The exact timing and method of the Protei breach remain uncertain, but an archived version of the company’s website on the Wayback Machine reveals it was altered on November 8. The site was quickly brought back online.
During the incident, the attacker accessed Protei’s web server, extracting approximately 182 gigabytes of data, including years’ worth of email correspondence.
DDoSecrets, a non-profit organization that curates and shares leaked datasets for public interest—including those from law enforcement, government bodies, and surveillance-related companies—received a copy of Protei’s stolen data.
Image Credits:TechCrunch (screenshot)
Mohammad Jalal, who leads Protei’s Jordan office, did not reply to inquiries regarding the security breach.
The perpetrator’s identity and reasons for the attack remain unknown, but the defaced website displayed the message: “another DPI/SORM provider bites the dust.” This appears to reference Protei’s involvement in selling deep packet inspection and internet filtering systems for the Russian-developed SORM lawful interception platform.
SORM serves as the primary lawful interception tool in Russia and is also deployed in other countries using Russian technology. Telecom operators are required to install SORM devices, enabling authorities to access customers’ calls, texts, and internet activity.

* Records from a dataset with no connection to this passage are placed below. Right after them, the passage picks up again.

===== src/rtl/swi_pkg.sv =====
package swi_pkg;
   typedef enum logic {
      MODE_MACHINE    = 1'b0,
      MODE_SUPERVISOR = 1'b1
   } swi_mode_e;

   localparam int unsigned DATA_W  = 32;
   localparam int unsigned LANES   = DATA_W / 8;
   localparam int unsigned WORD_SH = 2;
endpackage


===== src/rtl/swi_decode.sv =====
module swi_decode #(
   parameter int unsigned HART_COUNT = 4,
   parameter int unsigned ADDR_W     = 8
) (
   input  logic                          bus_valid,
   input  logic [ADDR_W-1:0]             bus_addr,
   input  logic [swi_pkg::LANES-1:0]     bus_be,
   output logic                          hit,
   output logic [HART_COUNT-1:0]         sel
);
   localparam int unsigned WORD_W    = ADDR_W - swi_pkg::WORD_SH;
   localparam logic [ADDR_W:0] MAP_BYTES = (ADDR_W+1)'(HART_COUNT * 4);

   logic aligned, in_range, full_width;

   assign aligned    = (bus_addr[swi_pkg::WORD_SH-1:0] == '0);
   assign in_range   = ({1'b0, bus_addr} < MAP_BYTES);
   assign full_width = (bus_be == '1);
   assign hit        = bus_valid && aligned && in_range && full_width;

   for (genvar i = 0; i < HART_COUNT; i++) begin : g_sel
      assign sel[i] = hit && (bus_addr[ADDR_W-1:swi_pkg::WORD_SH] == WORD_W'(i));
   end
endmodule


===== src/rtl/swi_cell.sv =====
module swi_cell #(
   parameter swi_pkg::swi_mode_e MODE = swi_pkg::MODE_MACHINE
) (
   input  logic clk,
   input  logic rst_n,
   input  logic wr_sel,
   input  logic wr_bit,
   input  logic clr,
   output logic pending
);
   logic pending_d;

   if (MODE == swi_pkg::MODE_SUPERVISOR) begin : g_sup
      always_comb begin
         if (wr_sel && wr_bit)  pending_d = 1'b1;
         else if (clr)          pending_d = 1'b0;
         else                   pending_d = pending;
      end

      assert_set_R5: assert property (@(posedge clk) disable iff (!rst_n)
         (wr_sel && wr_bit) |=> pending);
      assert_hold_R5: assert property (@(posedge clk) disable iff (!rst_n)
         (!(wr_sel && wr_bit) && !clr) |=> (pending == $past(pending)));
      assert_clear_R7: assert property (@(posedge clk) disable iff (!rst_n)
         (clr && !(wr_sel && wr_bit)) |=> !pending);
   end else begin : g_mach
      logic unused_clr;
      assign unused_clr = clr;
      always_comb pending_d = wr_sel ? wr_bit : pending;

      assert_set_R3: assert property (@(posedge clk) disable iff (!rst_n)
         (wr_sel && wr_bit) |=> pending);
      assert_clr_R3: assert property (@(posedge clk) disable iff (!rst_n)
         (wr_sel && !wr_bit) |=> !pending);
      assert_noclr_R8: assert property (@(posedge clk) disable iff (!rst_n)
         !wr_sel |=> (pending == $past(pending)));
   end

   always_ff @(posedge clk or negedge rst_n) begin
      if (!rst_n) pending <= 1'b0;
      else        pending <= pending_d;
   end
endmodule


===== src/rtl/swi_bank.sv =====
module swi_bank #(
   parameter int unsigned        HART_COUNT = 4,
   parameter int unsigned        ADDR_W     = 8,
   parameter swi_pkg::swi_mode_e MODE       = swi_pkg::MODE_MACHINE
) (
   input  logic                               clk,
   input  logic                               rst_n,
   input  logic                               bus_valid,
   input  logic                               bus_write,
   input  logic [ADDR_W-1:0]                  bus_addr,
   input  logic [swi_pkg::LANES-1:0]          bus_be,
   input  logic [swi_pkg::DATA_W-1:0]         bus_wdata,
   output logic [swi_pkg::DATA_W-1:0]         bus_rdata,
   input  logic [HART_COUNT-1:0]              hart_clear,
   output logic [HART_COUNT-1:0]              soft_irq
);
   localparam int unsigned MIN_ADDR_W = $clog2(HART_COUNT * 4);

   if (HART_COUNT < 1) begin : g_bad_count
      $error("swi_bank: HART_COUNT must be at least 1");
   end
   if (ADDR_W < MIN_ADDR_W || ADDR_W < 3) begin : g_bad_addr
      $error("swi_bank: ADDR_W too narrow for HART_COUNT words");
   end

   logic                  hit;
   logic [HART_COUNT-1:0] sel;
   logic [HART_COUNT-1:0] pending;
   logic                  rd_en;
   logic                  rd_bit;
   logic                  unused_wdata_hi;

   assign unused_wdata_hi = ^bus_wdata[swi_pkg::DATA_W-1:1];

   swi_decode #(.HART_COUNT(HART_COUNT), .ADDR_W(ADDR_W)) i_decode (
      .bus_valid (bus_valid),
      .bus_addr  (bus_addr),
      .bus_be    (bus_be),
      .hit       (hit),
      .sel       (sel)
   );

   for (genvar i = 0; i < HART_COUNT; i++) begin : g_hart
      swi_cell #(.MODE(MODE)) i_cell (
         .clk     (clk),
         .rst_n   (rst_n),
         .wr_sel  (sel[i] && bus_write),
         .wr_bit  (bus_wdata[0]),
         .clr     (hart_clear[i]),
         .pending (pending[i])
      );
   end

   assign rd_en    = hit && !bus_write;
   assign soft_irq = pending;

   if (MODE == swi_pkg::MODE_SUPERVISOR) begin : g_rd_sup
      assign rd_bit = 1'b0;
      assert_read_zero_R6: assert property (@(posedge clk) disable iff (!rst_n)
         bus_rdata == '0);
   end else begin : g_rd_mach
      assign rd_bit = |(pending & sel);
      assert_read_state_R4: assert property (@(posedge clk) disable iff (!rst_n)
         (rd_en && !(|(pending & sel))) |=> (bus_rdata == '0));
   end

   always_ff @(posedge clk or negedge rst_n) begin
      if (!rst_n)     bus_rdata <= '0;
      else if (rd_en) bus_rdata <= {{(swi_pkg::DATA_W-1){1'b0}}, rd_bit};
      else            bus_rdata <= '0;
   end

   assert_sel_onehot_R2: assert property (@(posedge clk) disable iff (!rst_n)
      $onehot0(sel));
   assert_miss_zero_R10: assert property (@(posedge clk) disable iff (!rst_n)
      (bus_valid && !hit) |=> (bus_rdata == '0));
   assert_rdata_hi_R4: assert property (@(posedge clk) disable iff (!rst_n)
      bus_rdata[swi_pkg::DATA_W-1:1] == '0);
endmodule


===== config.mk =====
export PLATFORM = sky130hd
export DESIGN_NAME = swi_bank
export DESIGN_NICKNAME = d
export VERILOG_FILES = /design/src/rtl/swi_pkg.sv /design/src/rtl/swi_decode.sv /design/src/rtl/swi_cell.sv /design/src/rtl/swi_bank.sv
export SDC_FILE = /design/constraint.sdc
export NUM_CORES = 1
export LEC_CHECK = 0
export BUFFER_PORTS_ARGS = -buffer_cell sky130_fd_sc_hd__buf_4
export CAP_MARGIN = 10
export CORE_MARGIN = 2
export CORE_UTILIZATION = 31
export DETAILED_ROUTE_END_ITERATION = 6
export HOLD_SLACK_MARGIN = 0.1
export PLACE_DENSITY = 0.85
export SLEW_MARGIN = 20
export SYNTH_ARGS = -nofsm -noshare
export SYNTH_HDL_FRONTEND = slang
export SYNTH_SLANG_ARGS = --single-unit

===== constraint.sdc =====
create_clock -name clk -period 3.4 [get_ports clk]
set_input_delay 0.68 -clock clk [delete_from_list [all_inputs] [get_ports clk]]
set_output_delay 0.68 -clock clk [all_outputs]
set_load 0.1 [all_outputs]
==> config.mk <==
export PLATFORM = sky130hd
export DESIGN_NAME = cam_frame_packer
export DESIGN_NICKNAME = d
export VERILOG_FILES = /design/src/rtl/cfp_pkg.sv /design/src/rtl/cfp_packer.sv /design/src/rtl/cfp_word_fifo.sv /design/src/rtl/cfp_bus_sender.sv /design/src/rtl/cam_frame_packer.sv
export SDC_FILE = /design/constraint.sdc
export NUM_CORES = 2
export LEC_CHECK = 0
export ABC_AREA = 0
export CORE_MARGIN = 3
export CORE_UTILIZATION = 40
export DETAILED_ROUTE_END_ITERATION = 8
export GPL_ROUTABILITY_DRIVEN = 0
export SYNTH_ARGS = -nofsm -noshare
export SYNTH_HDL_FRONTEND = slang
export SYNTH_SLANG_ARGS = --single-unit
==> constraint.sdc <==
create_clock -name clk -period 13.1 [get_ports clk]
set_clock_uncertainty 0.2 [all_clocks]
set_input_delay 1.965 -clock clk [delete_from_list [all_inputs] [get_ports clk]]
set_output_delay 1.965 -clock clk [all_outputs]
set_load 0.05 [all_outputs]
==> src/rtl/cfp_pkg.sv <==
`timescale 1ns/1ps
package cfp_pkg;
    localparam int BUS_W     = 32;
    localparam int PIX_W     = 16;
    localparam int ALIGN_PIX = 8;
    localparam int ALIGN_W   = $clog2(ALIGN_PIX);
    localparam logic [BUS_W-1:0] LINE_MARK = 32'hEEEE_EEEE;

    typedef enum logic [1:0] {
        ENT_WORD = 2'd0,
        ENT_SOF  = 2'd1,
        ENT_EOF  = 2'd2
    } ent_kind_e;

    typedef struct packed {
        ent_kind_e         kind;
        logic              sol;
        logic [BUS_W-1:0]  data;
    } ent_t;

    typedef enum logic [1:0] {
        TX_IDLE = 2'd0,
        TX_HDR  = 2'd1,
        TX_RUN  = 2'd2
    } tx_state_e;

    function automatic logic [BUS_W-1:0] place_pixel(
        input logic [BUS_W-1:0] acc,
        input logic [PIX_W-1:0] pix,
        input logic             wide,
        input logic [1:0]       slot);
        logic [BUS_W-1:0] r;
        r = acc;
        if (wide) r[16*int'(slot[0]) +: 16] = pix;
        else      r[8*int'(slot) +: 8]      = pix[7:0];
        return r;
    endfunction
endpackage

==> src/rtl/cfp_packer.sv <==
`timescale 1ns/1ps
module cfp_packer
    import cfp_pkg::*;
(
    input  logic             clk,
    input  logic             rst,
    input  logic             cam_fv,
    input  logic             cam_lv,
    input  logic [PIX_W-1:0] cam_pix,
    input  logic             wide,
    input  logic [PIX_W-1:0] fill,
    output logic             push,
    output ent_t             push_ent
);
    logic               fv_q, lv_q, first_q, eof_pend;
    logic [1:0]         slot;
    logic [ALIGN_W-1:0] px_mod, pad_cnt;
    logic [BUS_W-1:0]   acc, acc_n;
    logic               line_on, fv_rise, fv_fall, lv_rise, lv_fall;
    logic               pad_on, pix_vld, last_slot, word_done, eof_go;
    logic [PIX_W-1:0]   pix_val;

    always_comb begin
        line_on   = cam_fv & cam_lv;
        fv_rise   = cam_fv & ~fv_q;
        fv_fall   = ~cam_fv & fv_q;
        lv_rise   = line_on & ~lv_q;
        lv_fall   = lv_q & ~line_on;
        pad_on    = (pad_cnt != '0);
        pix_vld   = line_on | pad_on;
        pix_val   = line_on ? cam_pix : fill;
        last_slot = wide ? (slot[0] == 1'b1) : (slot == 2'd3);
        word_done = pix_vld & last_slot;
        acc_n     = place_pixel(acc, pix_val, wide, slot);
        eof_go    = eof_pend & ~pad_on & ~lv_fall & ~word_done & ~line_on;
    end

    always_comb begin
        push          = 1'b0;
        push_ent.kind = ENT_WORD;
        push_ent.sol  = first_q;
        push_ent.data = acc_n;
        if (word_done) begin
            push = 1'b1;
        end else if (fv_rise) begin
            push          = 1'b1;
            push_ent.kind = ENT_SOF;
        end else if (eof_go) begin
            push          = 1'b1;
            push_ent.kind = ENT_EOF;
        end
    end

    always_ff @(posedge clk) begin
        if (rst) begin
            fv_q     <= 1'b0;
            lv_q     <= 1'b0;
            first_q  <= 1'b0;
            eof_pend <= 1'b0;
            slot     <= '0;
            px_mod   <= '0;
            pad_cnt  <= '0;
            acc      <= '0;
        end else begin
            fv_q <= cam_fv;
            lv_q <= line_on;
            if (fv_rise) begin
                slot     <= '0;
                px_mod   <= '0;
                pad_cnt  <= '0;
                eof_pend <= 1'b0;
            end else begin
                if (fv_fall)
                    eof_pend <= 1'b1;
                else if (eof_go)
                    eof_pend <= 1'b0;
                if (pix_vld) begin
                    acc    <= word_done ? '0 : acc_n;
                    slot   <= last_slot ? 2'd0 : slot + 2'd1;
                    px_mod <= px_mod + 1'b1;
                end
                if (lv_fall)
                    pad_cnt <= '0 - px_mod;
                else if (pad_on)
                    pad_cnt <= pad_cnt - 1'b1;
            end
            if (lv_rise)
                first_q <= 1'b1;
            else if (word_done)
                first_q <= 1'b0;
        end
    end
endmodule
## src/rtl/sio_pkg.sv

```systemverilog
package sio_pkg;
    localparam int ADDR_W    = 5;
    localparam int CMD_W     = 3;
    localparam int DATA_W    = 8;
    localparam int HDR_LEN   = ADDR_W + CMD_W;
    localparam int FRAME_LEN = HDR_LEN + DATA_W;
    localparam int CNT_W     = $clog2(FRAME_LEN) + 2;

    typedef struct packed {
        logic [CNT_W-1:0]     cnt;
        logic [FRAME_LEN-1:0] rx;
        logic [DATA_W-1:0]    tx;
        logic                 sdo;
        logic                 match;
        logic                 rd;
        logic [DATA_W-1:0]    port;
    } frame_st_t;
endpackage

```

## src/rtl/sio_sync.sv

```systemverilog
module sio_sync #(
    parameter int         W       = 1,
    parameter logic [W-1:0] RST_VAL = '0
) (
    input  logic         clk,
    input  logic         rst_n,
    input  logic [W-1:0] async_i,
    output logic [W-1:0] sync_o
);
    logic [W-1:0] meta_q, meta_d, sync_q, sync_d;

    always_comb begin
        meta_d = async_i;
        sync_d = meta_q;
    end

    always_ff @(posedge clk or negedge rst_n) begin
        if (!rst_n) begin
            meta_q <= RST_VAL;
            sync_q <= RST_VAL;
        end else begin
            meta_q <= meta_d;
            sync_q <= sync_d;
        end
    end

    assign sync_o = sync_q;
endmodule

```

## src/rtl/sio_edge.sv

```systemverilog
module sio_edge #(
    parameter logic RST_VAL = 1'b0
) (
    input  logic clk,
    input  logic rst_n,
    input  logic sig_i,
    output logic rise_o,
    output logic fall_o
);
    logic prev_q, prev_d;

    always_comb begin
        prev_d = sig_i;
        rise_o = sig_i & ~prev_q;
        fall_o = ~sig_i & prev_q;
    end

    always_ff @(posedge clk or negedge rst_n) begin
        if (!rst_n) prev_q <= RST_VAL;
        else        prev_q <= prev_d;
    end
endmodule

```

## src/rtl/sio_frame.sv

```systemverilog
module sio_frame
    import sio_pkg::*;
(
    input  logic              clk,
    input  logic              rst_n,
    input  logic              sel_lvl_i,
    input  logic              sel_fall_i,
    input  logic              sel_rise_i,
    input  logic              sck_rise_i,
    input  logic              sck_fall_i,
    input  logic              sdi_i,
    input  logic [ADDR_W-1:0] strap_i,
    input  logic [DATA_W-1:0] port_i,
    output logic              sdo_o,
    output logic [DATA_W-1:0] port_o
);
    localparam logic [CNT_W-1:0] HDR_CNT   = CNT_W'(HDR_LEN);
    localparam logic [CNT_W-1:0] FRAME_CNT = CNT_W'(FRAME_LEN);
    localparam logic [CNT_W-1:0] CNT_MAX   = {CNT_W{1'b1}};

    frame_st_t q, d;
    logic [ADDR_W-1:0] hdr_addr;
    logic [CMD_W-1:0]  hdr_cmd;
    logic              addr_hit;

    always_comb begin
        hdr_addr = q.rx[HDR_LEN-1:CMD_W];
        hdr_cmd  = q.rx[CMD_W-1:0];
        addr_hit = (hdr_addr == strap_i);
        d = q;
        if (sel_fall_i) begin
            d.cnt   = '0;
            d.rx    = '0;
            d.tx    = port_i;
            d.sdo   = 1'b1;
            d.match = 1'b0;
            d.rd    = 1'b0;
        end else if (sel_rise_i) begin
            if (q.cnt == FRAME_CNT) d.port = ~q.rx[DATA_W-1:0];
            d.cnt   = '0;
            d.sdo   = 1'b1;
            d.match = 1'b0;
            d.rd    = 1'b0;
        end else if (!sel_lvl_i) begin
            if (sck_rise_i) begin
                d.rx = {q.rx[FRAME_LEN-2:0], sdi_i};
                if (q.cnt != CNT_MAX) d.cnt = q.cnt + 1'b1;
                if (q.cnt == HDR_CNT && q.match && !q.rd) d.sdo = 1'b1;
            end else if (sck_fall_i) begin
                if (q.cnt == HDR_CNT) begin
                    d.match = addr_hit;
                    d.rd    = addr_hit && (&hdr_cmd);
                    if (addr_hit) d.sdo = 1'b0;
                end else if (q.rd && q.cnt > HDR_CNT && q.cnt <= FRAME_CNT) begin
                    d.sdo = q.tx[DATA_W-1];
                    d.tx  = {q.tx[DATA_W-2:0], 1'b0};
                end
            end
        end
    end

    always_ff @(posedge clk or negedge rst_n) begin
        if (!rst_n) begin
            q       <= '0;
            q.sdo   <= 1'b1;
        end else begin
            q <= d;
        end
    end

    assign sdo_o  = q.sdo;
    assign port_o = q.port;

    AST_PORT_HOLD: assert property (@(posedge clk) disable iff (!rst_n)
        (q.port != $past(q.port)) |-> $past(sel_rise_i && q.cnt == FRAME_CNT));
    AST_SDO_IDLE: assert property (@(posedge clk) disable iff (!rst_n)
        (sel_lvl_i && $past(sel_lvl_i)) |-> q.sdo);
    AST_ACK_NEEDS_MATCH: assert property (@(posedge clk) disable iff (!rst_n)
        !q.sdo |-> q.match);
    AST_CNT_NO_WRAP: assert property (@(posedge clk) disable iff (!rst_n)
        (q.cnt != $past(q.cnt)) |-> (q.cnt == '0 || q.cnt == $past(q.cnt) + 1'b1));
    AST_READ_GATE: assert property (@(posedge clk) disable iff (!rst_n)
        ($fell(q.sdo) && q.cnt > HDR_CNT) |-> q.rd);
endmodule

```

## src/rtl/sio_expander.sv

```systemverilog
module sio_expander
    import sio_pkg::*;
(
    input  logic              clk,
    input  logic              rst_n,
    input  logic              sel_n_i,
    input  logic              sck_i,
    input  logic              sdi_i,
    input  logic [ADDR_W-1:0] strap_i,
    input  logic [DATA_W-1:0] port_i,
    output logic              sdo_o,
    output logic [DATA_W-1:0] port_o
);
    localparam int NSYNC = 3;

    logic [NSYNC-1:0] raw_in, sync_in;
    logic sel_s, sck_s, sdi_s;
    logic sel_rise, sel_fall, sck_rise, sck_fall;

    assign raw_in = {sel_n_i, sck_i, sdi_i};

    sio_sync #(.W(NSYNC), .RST_VAL(3'b100)) u_sync (
        .clk(clk), .rst_n(rst_n), .async_i(raw_in), .sync_o(sync_in)
    );

    assign {sel_s, sck_s, sdi_s} = sync_in;

    sio_edge #(.RST_VAL(1'b1)) u_sel_edge (
        .clk(clk), .rst_n(rst_n), .sig_i(sel_s), .rise_o(sel_rise), .fall_o(sel_fall)
    );

    sio_edge #(.RST_VAL(1'b0)) u_sck_edge (
        .clk(clk), .rst_n(rst_n), .sig_i(sck_s), .rise_o(sck_rise), .fall_o(sck_fall)
    );

    sio_frame u_frame (
        .clk(clk), .rst_n(rst_n),
        .sel_lvl_i(sel_s), .sel_fall_i(sel_fall), .sel_rise_i(sel_rise),
        .sck_rise_i(sck_rise), .sck_fall_i(sck_fall), .sdi_i(sdi_s),
        .strap_i(strap_i), .port_i(port_i),
        .sdo_o(sdo_o), .port_o(port_o)
    );
endmodule

```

Deep packet inspection hardware enables telecom providers to detect and control online traffic based on its origin, such as social networks or messaging platforms, and to selectively restrict access. These technologies are commonly used for monitoring and censorship in areas with limited freedom of speech.
In 2023, Citizen Lab revealed that Iranian telecom company Ariantel had sought Protei’s expertise for tracking internet usage and blocking specific websites. Documents reviewed and released by Citizen Lab indicate that Protei promoted its systems’ capability to limit or deny website access to individuals or large groups.